After South Africa's transition to multi-racial democracy in 1994, the NPP became the Minority Front and continued to draw support from parts of the Indian community.

After the 2004 elections, Rajbansi made an alliance with the African National Congress and he became MEC for Sports and Recreation for KwaZulu-Natal Province. In January 2009, Mr Rajbansi received a Lifetime Achievement Award from the India International Friendship Society in New Delhi, in recognition of his selfless service to humanity. He was the only African to receive this award.

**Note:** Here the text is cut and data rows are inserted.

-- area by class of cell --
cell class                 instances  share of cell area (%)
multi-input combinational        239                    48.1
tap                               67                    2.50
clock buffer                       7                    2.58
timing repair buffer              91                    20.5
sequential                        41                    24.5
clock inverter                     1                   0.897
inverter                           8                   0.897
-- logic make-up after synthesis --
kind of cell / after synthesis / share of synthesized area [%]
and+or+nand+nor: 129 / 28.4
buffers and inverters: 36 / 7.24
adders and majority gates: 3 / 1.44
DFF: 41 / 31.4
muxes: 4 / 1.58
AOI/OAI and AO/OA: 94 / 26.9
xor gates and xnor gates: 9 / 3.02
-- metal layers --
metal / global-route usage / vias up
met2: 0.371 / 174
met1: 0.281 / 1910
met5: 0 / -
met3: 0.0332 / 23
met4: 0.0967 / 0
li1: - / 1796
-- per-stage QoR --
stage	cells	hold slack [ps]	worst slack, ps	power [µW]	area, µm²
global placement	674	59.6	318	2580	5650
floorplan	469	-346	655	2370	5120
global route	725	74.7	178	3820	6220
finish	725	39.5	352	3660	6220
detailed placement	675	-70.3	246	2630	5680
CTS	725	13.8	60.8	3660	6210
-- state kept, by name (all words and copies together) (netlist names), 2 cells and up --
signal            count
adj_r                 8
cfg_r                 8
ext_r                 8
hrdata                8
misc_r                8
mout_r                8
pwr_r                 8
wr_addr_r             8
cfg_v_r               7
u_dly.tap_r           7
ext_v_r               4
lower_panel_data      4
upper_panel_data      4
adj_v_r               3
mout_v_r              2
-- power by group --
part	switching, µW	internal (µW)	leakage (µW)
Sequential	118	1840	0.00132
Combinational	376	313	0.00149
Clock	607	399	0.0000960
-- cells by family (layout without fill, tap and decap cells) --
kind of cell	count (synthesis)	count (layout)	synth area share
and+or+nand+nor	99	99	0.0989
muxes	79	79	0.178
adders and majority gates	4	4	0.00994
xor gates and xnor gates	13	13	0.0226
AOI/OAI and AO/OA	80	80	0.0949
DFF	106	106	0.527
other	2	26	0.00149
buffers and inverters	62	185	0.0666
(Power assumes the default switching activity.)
--- src/inc/flash_array_pkg.sv ---
package flash_array_pkg;
   // Register byte addresses on the Avalon-MM word bus
   localparam logic [3:0] array_select_addr  = 4'h0;
   localparam logic [3:0] control_addr       = 4'h4;
   localparam logic [3:0] protection_key_addr = 4'h8;
   localparam logic [3:0] destination_addr   = 4'hc;
   localparam logic [3:0] status_addr        = 4'h0;

   localparam logic [7:0] boot_array_key     = 8'haa;
   localparam logic [7:0] array_select_rst   = 8'h00;
   localparam logic [7:0] download_key       = 8'ha5;

   // Control register field positions
   localparam int         start_bit_pos      = 0;
   // Status word field positions (control register read)
   localparam int         busy_pos           = 0;
   localparam int         boot_sel_pos       = 1;
   localparam int         prog_ok_pos        = 2;

   // Count at which a busy download completes; busy lasts 9 cycles (count 0 to 8)
   localparam logic [3:0] download_cycles    = 4'h8;

   typedef enum logic [1:0] {
      mode_user_program = 2'b00,
      mode_user_boot    = 2'b01,
      mode_boot         = 2'b10,
      mode_programmer   = 2'b11
   } op_mode_e;

   typedef enum logic [0:0] {
      dl_idle = 1'b0,
      dl_busy = 1'b1
   } dl_state_e;
endpackage

--- src/inc/reg_write_if.sv ---
`timescale 1ns/10ps
interface reg_write_if;
   logic       wr_en;
   logic [3:0] addr;
   logic [7:0] data;
   logic       ram_exec;
   modport bus  (output wr_en, output addr, output data, output ram_exec);
   modport core (input wr_en, input addr, input data, input ram_exec);
endinterface
==> src/fcr_defs.vh <==
`ifndef FCR_DEFS_VH
`define FCR_DEFS_VH

// register indexes; byte address is four times the index
`define FCR_IDX_CMD_INDEX     6'h02
`define FCR_IDX_FACTORY_RSV   6'h03
`define FCR_IDX_FLASH_CONFIG  6'h04
`define FCR_IDX_ERR_IRQ_CFG   6'h05
`define FCR_IDX_FLASH_STATUS  6'h06
`define FCR_IDX_ERR_STATUS    6'h07
`define FCR_IDX_ECC_ADDR_HI   6'h08
`define FCR_IDX_ECC_ADDR_LO   6'h09
`define FCR_IDX_IRQ_STATUS    6'h0a
`define FCR_IDX_IRQ_MASK      6'h0b

// bus address field holding the index
`define FCR_ADR_MSB           7
`define FCR_ADR_LSB           2

// command index register layout
`define FCR_CMD_INDEX_MSB     2
`define FCR_CMD_INDEX_RST     3'h0

// flash configuration register bit positions
`define FCR_CFG_CMD_DONE_IE   7
`define FCR_CFG_SUPPRESS_SF   4
`define FCR_CFG_FORCE_DF      1
`define FCR_CFG_FORCE_SF      0

// error irq configuration and error status bit positions
`define FCR_ERR_DF            1
`define FCR_ERR_SF            0

// flash status bit position
`define FCR_STAT_CMD_DONE     7

// interrupt status and mask layout
`define FCR_IRQ_W             3
`define FCR_IRQ_SF            0
`define FCR_IRQ_DF            1
`define FCR_IRQ_CMD           2
`define FCR_IRQ_RST           3'h0

// widths and reset values
`define FCR_REG_RST           8'h00
`define FCR_ECC_ADDR_RST      16'h0000
`define FCR_DAT_ZERO          32'h00000000

`endif

==> src/fcr_evt_irq.v <==
`timescale 1ns/1ps
`include "fcr_defs.vh"

module fcr_evt_irq (
	input  wire                   clock,
	input  wire                   reset,
	input  wire [`FCR_IRQ_W-1:0]  evt,
	input  wire                   rd_clr,
	input  wire                   mask_we,
	input  wire [`FCR_IRQ_W-1:0]  mask_wdata,
	output reg  [`FCR_IRQ_W-1:0]  status_r,
	output reg  [`FCR_IRQ_W-1:0]  mask_r,
	output wire                   irq
);

	reg [`FCR_IRQ_W-1:0] status_nxt;

	// a new event in the clearing cycle survives: set wins over clear
	always @*
	begin
		status_nxt = status_r;
		if (rd_clr)
			status_nxt = {`FCR_IRQ_W{1'b0}};
		status_nxt = status_nxt | evt;
	end

	// sticky status and mask storage
	always @(posedge clock)
	begin
		if (reset)
		begin
			status_r <= `FCR_IRQ_RST;
			mask_r   <= `FCR_IRQ_RST;
		end
		else
		begin
			status_r <= status_nxt;
			if (mask_we)
				mask_r <= mask_wdata;
		end
	end

	// level output while any unmasked status bit is set
	assign irq = |(status_r & mask_r);

endmodule // fcr_evt_irq
<file path="src/common/ucf_consts.vh">
// Constants for the serial transceiver clock, frame and receive buffer block.
// Assumes an 8-bit register port with a 3-bit word index.
`ifndef UCF_CONSTS_VH
`define UCF_CONSTS_VH

// Register indices
`define UCF_ADDR_DATA   3'h0
`define UCF_ADDR_CSA    3'h1
`define UCF_ADDR_CSB    3'h2
`define UCF_ADDR_CSC    3'h3
`define UCF_ADDR_BAUDL  3'h4
`define UCF_ADDR_BAUDH  3'h5

// ctrl_status_a fields
`define UCF_A_RXC       7
`define UCF_A_TXE       5
`define UCF_A_FE        4
`define UCF_A_DOR       3
`define UCF_A_PE        2
`define UCF_A_U2X       1

// ctrl_status_b fields
`define UCF_B_RXEN      4
`define UCF_B_TXEN      3
`define UCF_B_CSZ2      2
`define UCF_B_RX9       1
`define UCF_B_TX9       0

// ctrl_status_c fields
`define UCF_C_DIR       7
`define UCF_C_SYNC      6
`define UCF_C_PM_HI     5
`define UCF_C_PM_LO     4
`define UCF_C_SBS       3
`define UCF_C_CSZ_HI    2
`define UCF_C_CSZ_LO    1
`define UCF_C_POL       0

// Reset values
`define UCF_RST_CHAR_SIZE 3'h3
`define UCF_RST_PARITY    2'h0
`define UCF_RST_DIVISOR   12'h000

// Receive entry layout
`define UCF_E_DOR       11
`define UCF_E_FE        10
`define UCF_E_PE        9
`define UCF_E_D9        8

// Ticks of the baud generator per bit
`define UCF_SPB_NORMAL  5'h10
`define UCF_SPB_DOUBLE  5'h08

`endif

</file>
<file path="src/logic/ucf_usart_clk_frame.v">
// Clock generation, frame formatting and receive buffering of a serial transceiver.
// Assumes registers written over a single-cycle strobe port on sys_clk; pins are asynchronous.
//
// Functional notes
// - Received characters go through a two-entry circular FIFO; each data read pops one.
// - Frame, overrun and ninth-bit status travel with each entry; read status first.
// - With FIFO full, a finished character waits in the shift register until next start.
// - Four clock modes; sync select picks sync or async, double speed is async only.
// - In sync mode the pin direction bit picks master clock out or slave clock in.
// - Baud counter on system clock reloads at zero and on low divisor byte write.
// - Baud generator pulses once per counter zero, rate system clock over divisor plus one.
// - Transmit bit rate is baud output over 16, 8 or 2 by mode.
// - Receiver recovery steps through 2, 8 or 16 states per bit by mode bits.
// - Divisor is high and low registers joined, 0 to 4095.
// - Double speed halves async divisor, ignored in sync; software keeps it zero there.
// - Double speed receiver uses 8 samples per bit instead of 16.
// - Slave clock passes a synchroniser then edge detector, two cycles of delay.
// - Sync receive samples on the edge opposite the transmit change edge.
// - Polarity 0 changes on rising and samples falling; polarity 1 the reverse.
// - Frames: one start, 5 to 9 data bits, none/even/odd parity, 1 or 2 stops.
// - Start, data LSB first, optional parity, stops; next frame may follow directly.
// - Start is low, stops high, idle line high.
// - One frame format setting is shared by receiver and transmitter.
// - Receiver checks only the first stop bit; zero there is a frame error.
// - Parity is XOR of data bits for even, inverted for odd.
//
// Added by the designer: the address map and the plain strobed port.
`include "ucf_consts.vh"
`timescale 1ns/1ps
`default_nettype none

module ucf_usart_clk_frame #(
	parameter FIFO_AW = 1
) (
	input  wire       sys_clk,
	input  wire       rst_b,
	input  wire [2:0] reg_addr,
	input  wire [7:0] reg_wdata,
	input  wire       reg_wr,
	input  wire       reg_rd,
	output reg  [7:0] reg_rdata,
	input  wire       rxd_pin,
	output reg        txd_pin,
	input  wire       xfer_clock_pin_in,
	output reg        xfer_clock_pin_out,
	output wire       xfer_clock_pin_oe_n
);

	localparam RX_IDLE  = 3'd0;
	localparam RX_START = 3'd1;
	localparam RX_DATA  = 3'd2;
	localparam RX_PAR   = 3'd3;
	localparam RX_STOP  = 3'd4;

	// Control fields
	reg        double_speed;
	reg        rx_enable;
	reg        tx_enable;
	reg        tx_ninth_bit;
	reg  [2:0] char_size;
	reg  [1:0] parity_mode;
	reg        stop_bits_select;
	reg        sync_mode_select;
	reg        xfer_clock_pin_direction;
	reg        clock_polarity;
	reg  [3:0] baud_divisor_high;
	reg  [7:0] baud_divisor_low;

	wire wr_data  = reg_wr & (reg_addr == `UCF_ADDR_DATA);
	wire wr_csa   = reg_wr & (reg_addr == `UCF_ADDR_CSA);
	wire wr_csb   = reg_wr & (reg_addr == `UCF_ADDR_CSB);
	wire wr_csc   = reg_wr & (reg_addr == `UCF_ADDR_CSC);
	wire wr_baudl = reg_wr & (reg_addr == `UCF_ADDR_BAUDL);
	wire wr_baudh = reg_wr & (reg_addr == `UCF_ADDR_BAUDH);
	wire rd_data  = reg_rd & (reg_addr == `UCF_ADDR_DATA);

	always @(posedge sys_clk or negedge rst_b) begin
		if (!rst_b) begin
			double_speed             <= 1'b0;
			rx_enable                <= 1'b0;
			tx_enable                <= 1'b0;
			tx_ninth_bit             <= 1'b0;
			char_size                <= `UCF_RST_CHAR_SIZE;
			parity_mode              <= `UCF_RST_PARITY;
			stop_bits_select         <= 1'b0;
			sync_mode_select         <= 1'b0;
			xfer_clock_pin_direction <= 1'b0;
			clock_polarity           <= 1'b0;
			baud_divisor_high        <= 4'h0;
			baud_divisor_low         <= 8'h00;
		end else begin
			if (wr_csa)
				double_speed <= reg_wdata[`UCF_A_U2X];
			if (wr_csb) begin
				rx_enable    <= reg_wdata[`UCF_B_RXEN];
				tx_enable    <= reg_wdata[`UCF_B_TXEN];
				char_size[2] <= reg_wdata[`UCF_B_CSZ2];
				tx_ninth_bit <= reg_wdata[`UCF_B_TX9];
			end
			if (wr_csc) begin
				xfer_clock_pin_direction <= reg_wdata[`UCF_C_DIR];
				sync_mode_select         <= reg_wdata[`UCF_C_SYNC];
				parity_mode              <= reg_wdata[`UCF_C_PM_HI:`UCF_C_PM_LO];
				stop_bits_select         <= reg_wdata[`UCF_C_SBS];
				char_size[1:0]           <= reg_wdata[`UCF_C_CSZ_HI:`UCF_C_CSZ_LO];
				clock_polarity           <= reg_wdata[`UCF_C_POL];
			end
			if (wr_baudl)
				baud_divisor_low <= reg_wdata;
			if (wr_baudh)
				baud_divisor_high <= reg_wdata[3:0];
		end
	end

	// Baud generator
	wire [11:0] baud_divisor = {baud_divisor_high, baud_divisor_low};
	reg  [11:0] baud_cnt;
	wire        baud_tick = (baud_cnt == 12'h000);

	always @(posedge sys_clk or negedge rst_b) begin
		if (!rst_b)
			baud_cnt <= `UCF_RST_DIVISOR;
		else if (wr_baudl)
			baud_cnt <= {baud_divisor_high, reg_wdata};
		else if (baud_tick)
			baud_cnt <= baud_divisor;
		else
			baud_cnt <= baud_cnt - 12'h001;
	end

	// Mode decode
	wire       sync_master = sync_mode_select & xfer_clock_pin_direction;
	wire       sync_slave  = sync_mode_select & ~xfer_clock_pin_direction;
	wire       dbl         = double_speed & ~sync_mode_select;
	wire [4:0] spb         = dbl ? `UCF_SPB_DOUBLE : `UCF_SPB_NORMAL;
	wire [4:0] spb_half    = {1'b0, spb[4:1]};

	assign xfer_clock_pin_oe_n = ~sync_master;

	// Pin synchronisers; the third clock stage is the slave edge detector
	reg rxd_meta;
	reg rxd_sync;
	reg xck_meta;
	reg xck_sync;
	reg xck_last;

	always @(posedge sys_clk or negedge rst_b) begin
		if (!rst_b) begin
			rxd_meta <= 1'b1;
			rxd_sync <= 1'b1;
			xck_meta <= 1'b0;
			xck_sync <= 1'b0;
			xck_last <= 1'b0;
		end else begin
			rxd_meta <= rxd_pin;
			rxd_sync <= rxd_meta;
			xck_meta <= xfer_clock_pin_in;
			xck_sync <= xck_meta;
			xck_last <= xck_sync;
		end
	end

	wire xck_rise = xck_sync & ~xck_last;
	wire xck_fall = ~xck_sync & xck_last;

	// Master clock toggles on every tick, so one period is two ticks
	always @(posedge sys_clk or negedge rst_b) begin
		if (!rst_b)
			xfer_clock_pin_out <= 1'b0;
		else if (!sync_master)
			xfer_clock_pin_out <= clock_polarity;
		else if (baud_tick)
			xfer_clock_pin_out <= ~xfer_clock_pin_out;
	end

	// Leaving the idle level is the change edge: rising for polarity 0
	wire m_change = baud_tick & (xfer_clock_pin_out == clock_polarity);
	wire m_sample = baud_tick & (xfer_clock_pin_out != clock_polarity);
	wire s_change = clock_polarity ? xck_fall : xck_rise;
	wire s_sample = clock_polarity ? xck_rise : xck_fall;
	wire sync_samp = sync_master ? m_sample : s_sample;

	// Transmit prescaler
	reg  [3:0] tx_pre;
	wire       tx_pre_wrap = ({1'b0, tx_pre} == (spb - 5'h01));
	wire       tx_bit_en = sync_master ? m_change : (sync_slave ? s_change : (baud_tick & tx_pre_wrap));

	always @(posedge sys_clk or negedge rst_b) begin
		if (!rst_b)
			tx_pre <= 4'h0;
		else if (baud_tick)
			tx_pre <= tx_pre_wrap ? 4'h0 : tx_pre + 4'h1;
	end

	// Shared frame format
	reg  [3:0] nbits;
	wire       par_en  = parity_mode[1];
	wire       par_odd = parity_mode[0];

	always @* begin
		case (char_size)
			3'h0:    nbits = 4'd5;
			3'h1:    nbits = 4'd6;
			3'h2:    nbits = 4'd7;
			3'h7:    nbits = 4'd9;
			default: nbits = 4'd8;
		endcase
	end

	// Transmit buffer and frame assembly
	reg  [8:0]  tx_buf;
	reg         tx_full;
	reg  [12:0] tx_sh;
	reg  [3:0]  tx_left;
	wire [8:0]  tx_mask = 9'h1ff >> (4'd9 - nbits);
	wire        tx_par  = (^(tx_buf & tx_mask)) ^ par_odd;
	wire [3:0]  tx_len  = 4'd2 + nbits + {3'b000, par_en} + {3'b000, stop_bits_select};
	wire [12:0] tx_frame;
	wire        tx_load = tx_enable & tx_bit_en & (tx_left <= 4'h1) & tx_full;

	genvar gi;
	generate
		for (gi = 0; gi < 13; gi = gi + 1) begin : g_frame
			localparam [3:0] IDX = gi;
			if (gi == 0) begin : g_start
				assign tx_frame[gi] = 1'b0;
			end else begin : g_body
				assign tx_frame[gi] = (IDX <= nbits) ? tx_buf[gi-1] :
					((par_en && IDX == nbits + 4'd1) ? tx_par : 1'b1);
			end
		end
	endgenerate

	always @(posedge sys_clk or negedge rst_b) begin
		if (!rst_b) begin
			tx_buf  <= 9'h000;
			tx_full <= 1'b0;
			tx_sh   <= 13'h1fff;
			tx_left <= 4'h0;
			txd_pin <= 1'b1;
		end else begin
			if (wr_data)
				tx_buf <= {tx_ninth_bit, reg_wdata};
			tx_full <= wr_data | (tx_full & ~tx_load);
			if (!tx_enable) begin
				tx_left <= 4'h0;
				txd_pin <= 1'b1;
			end else if (tx_bit_en) begin
				if (tx_left > 4'h1) begin
					tx_sh   <= {1'b1, tx_sh[12:1]};
					txd_pin <= tx_sh[1];
					tx_left <= tx_left - 4'h1;
				end else if (tx_full) begin
					tx_sh   <= tx_frame;
					txd_pin <= tx_frame[0];
					tx_left <= tx_len;
				end else begin
					tx_left <= 4'h0;
					txd_pin <= 1'b1;
				end
			end
		end
	end

	// Receive FIFO
	localparam DEPTH = 1 << FIFO_AW;
	reg  [11:0]      fifo_mem [0:DEPTH-1];
	reg  [FIFO_AW-1:0] fifo_wp;
	reg  [FIFO_AW-1:0] fifo_rp;
	reg  [FIFO_AW:0]   fifo_cnt;
	wire fifo_full  = (fifo_cnt == DEPTH[FIFO_AW:0]);
	wire fifo_empty = (fifo_cnt == {(FIFO_AW+1){1'b0}});
	wire [11:0] head = fifo_empty ? 12'h000 : fifo_mem[fifo_rp];

	// Receiver
	reg  [2:0] rx_state;
	reg  [3:0] rx_cnt;
	reg  [3:0] rx_bitn;
	reg  [8:0] rx_sh;
	reg        rx_par;
	reg        rx_perr;
	reg        rx_fe;
	reg        rx_pend;
	reg        ovr_flag;
	wire       rx_mid   = ({1'b0, rx_cnt} == (spb_half - 5'h01));
	wire       rx_samp  = sync_mode_select ? sync_samp : (baud_tick & rx_mid);
	wire       rx_start = rx_enable & (rx_state == RX_IDLE) & ~rxd_sync &
		(sync_mode_select ? sync_samp : baud_tick);
	wire       rx_drop  = rx_start & rx_pend & fifo_full;
	wire       rx_push  = rx_pend & ~fifo_full;
	wire       rx_done  = rx_enable & (rx_state == RX_STOP) & rx_samp;
	wire [8:0] rx_data  = rx_sh >> (4'd9 - nbits);
	wire       rx_pop   = rd_data & ~fifo_empty;

	always @(posedge sys_clk or negedge rst_b) begin
		if (!rst_b) begin
			rx_state <= RX_IDLE;
			rx_cnt   <= 4'h0;
			rx_bitn  <= 4'h0;
			rx_sh    <= 9'h000;
			rx_par   <= 1'b0;
			rx_perr  <= 1'b0;
			rx_fe    <= 1'b0;
		end else if (!rx_enable) begin
			rx_state <= RX_IDLE;
		end else begin
			if (rx_state != RX_IDLE && baud_tick)
				rx_cnt <= ({1'b0, rx_cnt} == (spb - 5'h01)) ? 4'h0 : rx_cnt + 4'h1;
			case (rx_state)
				RX_IDLE: begin
					if (rx_start) begin
						rx_cnt   <= 4'h0;
						rx_bitn  <= 4'h0;
						rx_par   <= 1'b0;
						rx_state <= sync_mode_select ? RX_DATA : RX_START;
					end
				end
				RX_START: begin
					// A glitch shorter than half a bit is a false start
					if (rx_samp)
						rx_state <= rxd_sync ? RX_IDLE : RX_DATA;
				end
				RX_DATA: begin
					if (rx_samp) begin
						rx_sh   <= {rxd_sync, rx_sh[8:1]};
						rx_par  <= rx_par ^ rxd_sync;
						rx_bitn <= rx_bitn + 4'h1;
						if (rx_bitn == nbits - 4'h1)
							rx_state <= par_en ? RX_PAR : RX_STOP;
					end
				end
				RX_PAR: begin
					if (rx_samp) begin
						rx_perr  <= rxd_sync ^ rx_par ^ par_odd;
						rx_state <= RX_STOP;
					end
				end
				RX_STOP: begin
					if (rx_samp) begin
						rx_fe <= ~rxd_sync;
						if (!par_en)
							rx_perr <= 1'b0;
						rx_state <= RX_IDLE;
					end
				end
				default: rx_state <= RX_IDLE;
			endcase
		end
	end

	// Pending third level and overrun; a new event wins over the clear
	always @(posedge sys_clk or negedge rst_b) begin
		if (!rst_b) begin
			rx_pend  <= 1'b0;
			ovr_flag <= 1'b0;
		end else begin
			rx_pend  <= rx_done | (rx_pend & ~rx_push & ~rx_drop);
			ovr_flag <= rx_drop | (ovr_flag & ~rx_push);
		end
	end

	always @(posedge sys_clk) begin
		if (rx_push)
			fifo_mem[fifo_wp] <= {ovr_flag, rx_fe, rx_perr, rx_data};
	end

	always @(posedge sys_clk or negedge rst_b) begin
		if (!rst_b) begin
			fifo_wp  <= {FIFO_AW{1'b0}};
			fifo_rp  <= {FIFO_AW{1'b0}};
			fifo_cnt <= {(FIFO_AW+1){1'b0}};
		end else begin
			if (rx_push)
				fifo_wp <= fifo_wp + {{(FIFO_AW-1){1'b0}}, 1'b1};
			if (rx_pop)
				fifo_rp <= fifo_rp + {{(FIFO_AW-1){1'b0}}, 1'b1};
			if (rx_push && !rx_pop)
				fifo_cnt <= fifo_cnt + {{FIFO_AW{1'b0}}, 1'b1};
			else if (rx_pop && !rx_push)
				fifo_cnt <= fifo_cnt - {{FIFO_AW{1'b0}}, 1'b1};
		end
	end

	// Read port; status shows the head entry, lost once the data is read
	reg [7:0] rd_mux;

	always @* begin
		rd_mux = 8'h00;
		case (reg_addr)
			`UCF_ADDR_DATA: rd_mux = head[7:0];
			`UCF_ADDR_CSA: begin
				rd_mux[`UCF_A_RXC] = ~fifo_empty;
				rd_mux[`UCF_A_TXE] = ~tx_full;
				rd_mux[`UCF_A_FE]  = head[`UCF_E_FE];
				rd_mux[`UCF_A_DOR] = head[`UCF_E_DOR];
				rd_mux[`UCF_A_PE]  = head[`UCF_E_PE];
				rd_mux[`UCF_A_U2X] = double_speed;
			end
			`UCF_ADDR_CSB: begin
				rd_mux[`UCF_B_RXEN] = rx_enable;
				rd_mux[`UCF_B_TXEN] = tx_enable;
				rd_mux[`UCF_B_CSZ2] = char_size[2];
				rd_mux[`UCF_B_RX9]  = head[`UCF_E_D9];
				rd_mux[`UCF_B_TX9]  = tx_ninth_bit;
			end
			`UCF_ADDR_CSC: begin
				rd_mux[`UCF_C_DIR]  = xfer_clock_pin_direction;
				rd_mux[`UCF_C_SYNC] = sync_mode_select;
				rd_mux[`UCF_C_PM_HI:`UCF_C_PM_LO] = parity_mode;
				rd_mux[`UCF_C_SBS]  = stop_bits_select;
				rd_mux[`UCF_C_CSZ_HI:`UCF_C_CSZ_LO] = char_size[1:0];
				rd_mux[`UCF_C_POL]  = clock_polarity;
			end
			`UCF_ADDR_BAUDL: rd_mux = baud_divisor_low;
			`UCF_ADDR_BAUDH: rd_mux = {4'h0, baud_divisor_high};
			default: rd_mux = 8'h00;
		endcase
	end

	// Read data stands one cycle only, zero otherwise
	always @(posedge sys_clk or negedge rst_b) begin
		if (!rst_b)
			reg_rdata <= 8'h00;
		else if (reg_rd)
			reg_rdata <= rd_mux;
		else
			reg_rdata <= 8'h00;
	end

endmodule // ucf_usart_clk_frame

`default_nettype wire

</file>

On 29 December 2011, Rajbansi died from natural causes.

==Personal life==
Rajbansi was formerly married to Asha Devi, a journalist and popular figure in local government. Devi spoke to Jani Allan in an interview published by the Sunday Times in the 1980s about her affection for her husband. She referred to her husband as "her hero". "Even if it means sleeping on a bed of nails or walking on coals for him, I will do it ... I will always stand by him." They also had four daughters and a son together. Their relationship soured when Devi joined the IFP. The couple separated in 1998, with political and alleged paranormal activity in their marital home being cited as reasons attributed to their separation. The couple divorced in 2000. A year later Rajbansi married Shameen Thakur.

In 2003 Rajbansi's ex-daughter-in-law, Karnagie Tandree was strangled to death Police have deliberated over both murder and suicide as a cause of the death.